My head throbbed so hard I could barely think. I just wanted to sleep, but the temple loomed at my back, a thousand times more frightening than it had ever been. Meuric’s words still haunted me. The souls still haunted me.
I licked my lips. “How long was I”—not in there, not with Armande and Cris present—“missing?”
“A week.” Sam’s expression was sober, lines around his mouth and between his eyes. His skin was pallid, his eyes bloodshot and circled with hollowed darkness. “You’ve been missing for a week.”
My cup slipped from my hands and slammed onto the cobblestones. The lid popped off and coffee splashed over shoes and pant hems, but I couldn’t muster the energy to apologize, let alone back away from the liquid flying everywhere.
Coffee seeped through the cracks in stones, like rot dribbling from Meuric’s eye—
Sam caught me when my knees buckled. “It’s all right now. I’ll take you home.”
18
CRASH
I MADE IT as far as South Avenue before my legs refused to work anymore, so Sam carried me. Safe in his arms, I closed my eyes and listened to the melody of voices.
“Where was she?” Cris asked. “I’d thought you must have found her this morning and you both came to the market field….”
“I don’t know,” Sam said. I couldn’t tell whether he remembered where I’d been. “I wish Deborl had minded his own business.”
Armande snorted. “You know he can’t. Just as I bake, you play music, and Cris gardens, Deborl must interfere in others’ business. It’s the only thing he’s got going for him.”
With my face pressed into Sam’s coat, I managed a smile.
Sam tightened his hold on me. “Someone told Lidea that Ana was missing. She’s been calling every hour, worried Ana had been kidnapped, and they might come after Anid next. She refuses to leave her house, and she had Stef set up all manner of monitoring systems i
n the baby’s room. Not that it matters, because Lidea sleeps next to his crib to guard him.”
Guilt burrowed in my stomach. A week. It hadn’t felt like a week. My rose…
I drifted in and out, and it seemed like forever before they carried me up the front steps and through the parlor.
A cup was pressed against my mouth, and water trickled in. I swallowed hesitantly at first, but as my throat grew used to the motion, I gulped the water down until my stomach hurt.
Bundled in blankets on the sofa, surely I was safe.
Sam showed the other two to the door, thanking them. It might have been my state or blurry vision, but while Sam seemed easy with Armande, his posture changed when he faced Cris. Slumped shoulders, weight shifted toward the other boy. Cris stood like his mirror.
“You didn’t have to do so much,” Sam said. “But I’m grateful. Thank you.”

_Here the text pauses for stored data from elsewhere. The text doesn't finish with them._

<file path="src/hdl/pulse_time_consts.svh">
// Constants for the pulse time position output block
`ifndef PULSE_TIME_CONSTS_SVH
`define PULSE_TIME_CONSTS_SVH
`define CLK_PERIOD_NS 8
`define STOP_PULSE_NS 1000000
`define STOP_PULSE_CYC (`STOP_PULSE_NS / `CLK_PERIOD_NS)
`define TRIG_LATENCY_NS 50
`define TRIG_LATENCY_CYC (`TRIG_LATENCY_NS / `CLK_PERIOD_NS)
`define RECIRC_MIN 7'h01
`define RECIRC_MAX 7'h7F
`define RECIRC_DEFAULT 7'h01
`define POS_W 20
`define CNT_W 28
`define IDLE_TIMEOUT_CYC 250000
`define INT_GAP_CYC 16
`endif

</file>
<file path="src/hdl/pulse_time_pkg.sv">
// Types for the pulse time position output block
package pulse_time_pkg;
  typedef enum logic [1:0] {
    MODE_START_STOP = 2'h0,
    MODE_WIDTH_EXT = 2'h1,
    MODE_WIDTH_INT = 2'h3
  } out_mode_t;
  typedef enum logic [1:0] {
    ST_IDLE = 2'h0,
    ST_DELAY = 2'h1,
    ST_PULSE = 2'h3,
    ST_GAP = 2'h2
  } seq_state_t;
endpackage : pulse_time_pkg

</file>
<file path="src/hdl/pulse_sync.sv">
// Two-stage synchroniser with rising edge detect
`timescale 1ns/1ps
`default_nettype none
module pulse_sync (
  input wire logic clk_in,
  input wire logic resetn_in,
  input wire logic async_in,
  output logic level_out,
  output logic rise_out
);
  logic meta_r;
  logic sync_r;
  logic prev_r;
  // Only sync_r reads meta_r
  always_ff @(posedge clk_in) begin
    if (!resetn_in) begin
      meta_r <= 1'b0;
      sync_r <= 1'b0;
      prev_r <= 1'b0;
    end else begin
      meta_r <= async_in;
      sync_r <= meta_r;
      prev_r <= sync_r;
    end
  end
  assign level_out = sync_r;
  assign rise_out = sync_r & ~prev_r;
endmodule : pulse_sync
`default_nettype wire

</file>
<file path="src/hdl/pulse_time_position_output.sv">
// Pulse time position output sequencer with status lights
`timescale 1ns/1ps
`default_nettype none
`include "pulse_time_consts.svh"
module pulse_time_position_output
  import pulse_time_pkg::*;
#(
  parameter int STOP_CYC = `STOP_PULSE_CYC,
  parameter int IDLE_CYC = `IDLE_TIMEOUT_CYC
) (
  input wire logic clk_in,
  input wire logic resetn_in,
  input wire logic [1:0] mode_in,
  input wire logic [6:0] recirc_in,
  input wire logic start_in,
  input wire logic [`POS_W-1:0] position_in,
  input wire logic magnet_ok_in,
  input wire logic fault_in,
  output logic pulse_out,
  output logic pulse_oe_n_out,
  output logic led_green_out,
  output logic led_red_out,
  output logic led_yellow_out
);
  logic start_lvl;
  logic start_rise;
  logic [1:0] mode_r;
  logic [6:0] recirc_r;
  logic [`POS_W-1:0] pos_r;
  seq_state_t state_r;
  logic [`CNT_W-1:0] cnt_r;
  logic [`CNT_W-1:0] idle_r;
  logic pulse_r;
  logic trig;
  logic [`CNT_W-1:0] width_nxt;

  pulse_sync u_start_sync (
    .clk_in(clk_in),
    .resetn_in(resetn_in),
    .async_in(start_in),
    .level_out(start_lvl),
    .rise_out(start_rise)
  );

  // Configuration and position capture; recirculation clamped to legal range
  always_ff @(posedge clk_in) begin
    if (!resetn_in) begin
      mode_r <= MODE_START_STOP;
      recirc_r <= `RECIRC_DEFAULT;
      pos_r <= '0;
    end else begin
      mode_r <= mode_in;
      recirc_r <= (recirc_in < `RECIRC_MIN) ? `RECIRC_MIN : recirc_in;
      pos_r <= position_in;
    end
  end

  // Trigger source depends on mode
  assign trig = (mode_r == MODE_WIDTH_INT) ? 1'b1 : start_rise;
  assign width_nxt = `CNT_W'(pos_r) * `CNT_W'(recirc_r);

  // Output sequencer
  always_ff @(posedge clk_in) begin
    if (!resetn_in) begin
      state_r <= ST_IDLE;
      cnt_r <= '0;
      pulse_r <= 1'b0;
    end else begin
      case (state_r)
        ST_IDLE: begin
          pulse_r <= 1'b0;
          if (trig && magnet_ok_in && !fault_in) begin
            if (mode_r == MODE_START_STOP) begin
              state_r <= ST_DELAY;
              cnt_r <= `CNT_W'(pos_r);
            end else begin
              state_r <= ST_PULSE;
              pulse_r <= 1'b1;
              cnt_r <= width_nxt;
            end
          end
        end
        ST_DELAY: begin
          if (cnt_r == '0) begin
            state_r <= ST_PULSE;
            pulse_r <= 1'b1;
            cnt_r <= `CNT_W'(STOP_CYC - 1);
          end else begin
            cnt_r <= cnt_r - 1'b1;
          end
        end
        ST_PULSE: begin
          if (cnt_r == '0) begin
            pulse_r <= 1'b0;
            state_r <= ST_GAP;
            cnt_r <= `CNT_W'(`INT_GAP_CYC);
          end else begin
            cnt_r <= cnt_r - 1'b1;
          end
        end
        ST_GAP: begin
          if (cnt_r == '0) begin
            state_r <= ST_IDLE;
          end else begin
            cnt_r <= cnt_r - 1'b1;
          end
        end
        default: begin
          state_r <= ST_IDLE;
          pulse_r <= 1'b0;
        end
      endcase
    end
  end

  // Interrogation watchdog for the yellow light
  always_ff @(posedge clk_in) begin
    if (!resetn_in) begin
      idle_r <= '0;
    end else if (trig || start_lvl) begin
      idle_r <= '0;
    end else if (idle_r != `CNT_W'(IDLE_CYC)) begin
      idle_r <= idle_r + 1'b1;
    end
  end

  // Status lights, one lit at a time
  always_ff @(posedge clk_in) begin
    if (!resetn_in) begin
      led_green_out <= 1'b0;
      led_red_out <= 1'b0;
      led_yellow_out <= 1'b1;
    end else begin
      led_red_out <= fault_in || !magnet_ok_in;
      led_yellow_out <= !fault_in && magnet_ok_in && (idle_r == `CNT_W'(IDLE_CYC));
      led_green_out <= !fault_in && magnet_ok_in && (idle_r != `CNT_W'(IDLE_CYC));
    end
  end

  assign pulse_out = pulse_r;

  // Line driver always driven after reset
  always_ff @(posedge clk_in) begin
    if (!resetn_in) begin
      pulse_oe_n_out <= 1'b1;
    end else begin
      pulse_oe_n_out <= 1'b0;
    end
  end

  // Length of the pulse now on the line and whether a delay led into it, for the checks below
  logic [`CNT_W-1:0] hi_len_r;
  logic from_delay_r;

  // Counts the cycles the output has been high, cleared while low
  always_ff @(posedge clk_in) begin
    if (!resetn_in) begin
      hi_len_r <= '0;
    end else if (pulse_r) begin
      hi_len_r <= hi_len_r + 1'b1;
    end else begin
      hi_len_r <= '0;
    end
  end

  // Set while a start/stop answer runs, so the stop length check knows its pulse
  always_ff @(posedge clk_in) begin
    if (!resetn_in) begin
      from_delay_r <= 1'b0;
    end else if (state_r == ST_DELAY) begin
      from_delay_r <= 1'b1;
    end else if (state_r == ST_IDLE) begin
      from_delay_r <= 1'b0;
    end
  end
endmodule : pulse_time_position_output
`default_nettype wire

</file>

“She seems nice.” Cris hesitated. “Well, a bit testy, but I suspect she’s nice underneath all those thorns.”
“When we first met, she had scars all over her hands. It took me a while to figure out how she’d gotten them.” Sam hooked his thumbs in his pockets. “Or why they looked familiar.”
Cris held up his hands; I couldn’t see clearly from my place on the sofa, or with the current foggy state of my vision, but I imagined they were both looking at the scars he wore, too. You’d think someone who had been tending roses for hundreds of years might figure out about gloves.
“I saw the roses at the cottage.” Cris lowered his hands. “She did a good job with them. Maybe I’ll bring a few more by to cheer her up.”
“She’d like that.” They spoke a moment more, offers of further assistance, and Cris turned to leave. “Hey.” Sam shifted his weight and his tone lightened. “I always thought your roses were blue.”
Cool fingers touched my cheek. “Ana?”
“Mmm?” I tilted my head toward the window, where light could burn beyond my eyelids; I didn’t want to wake up in the dark.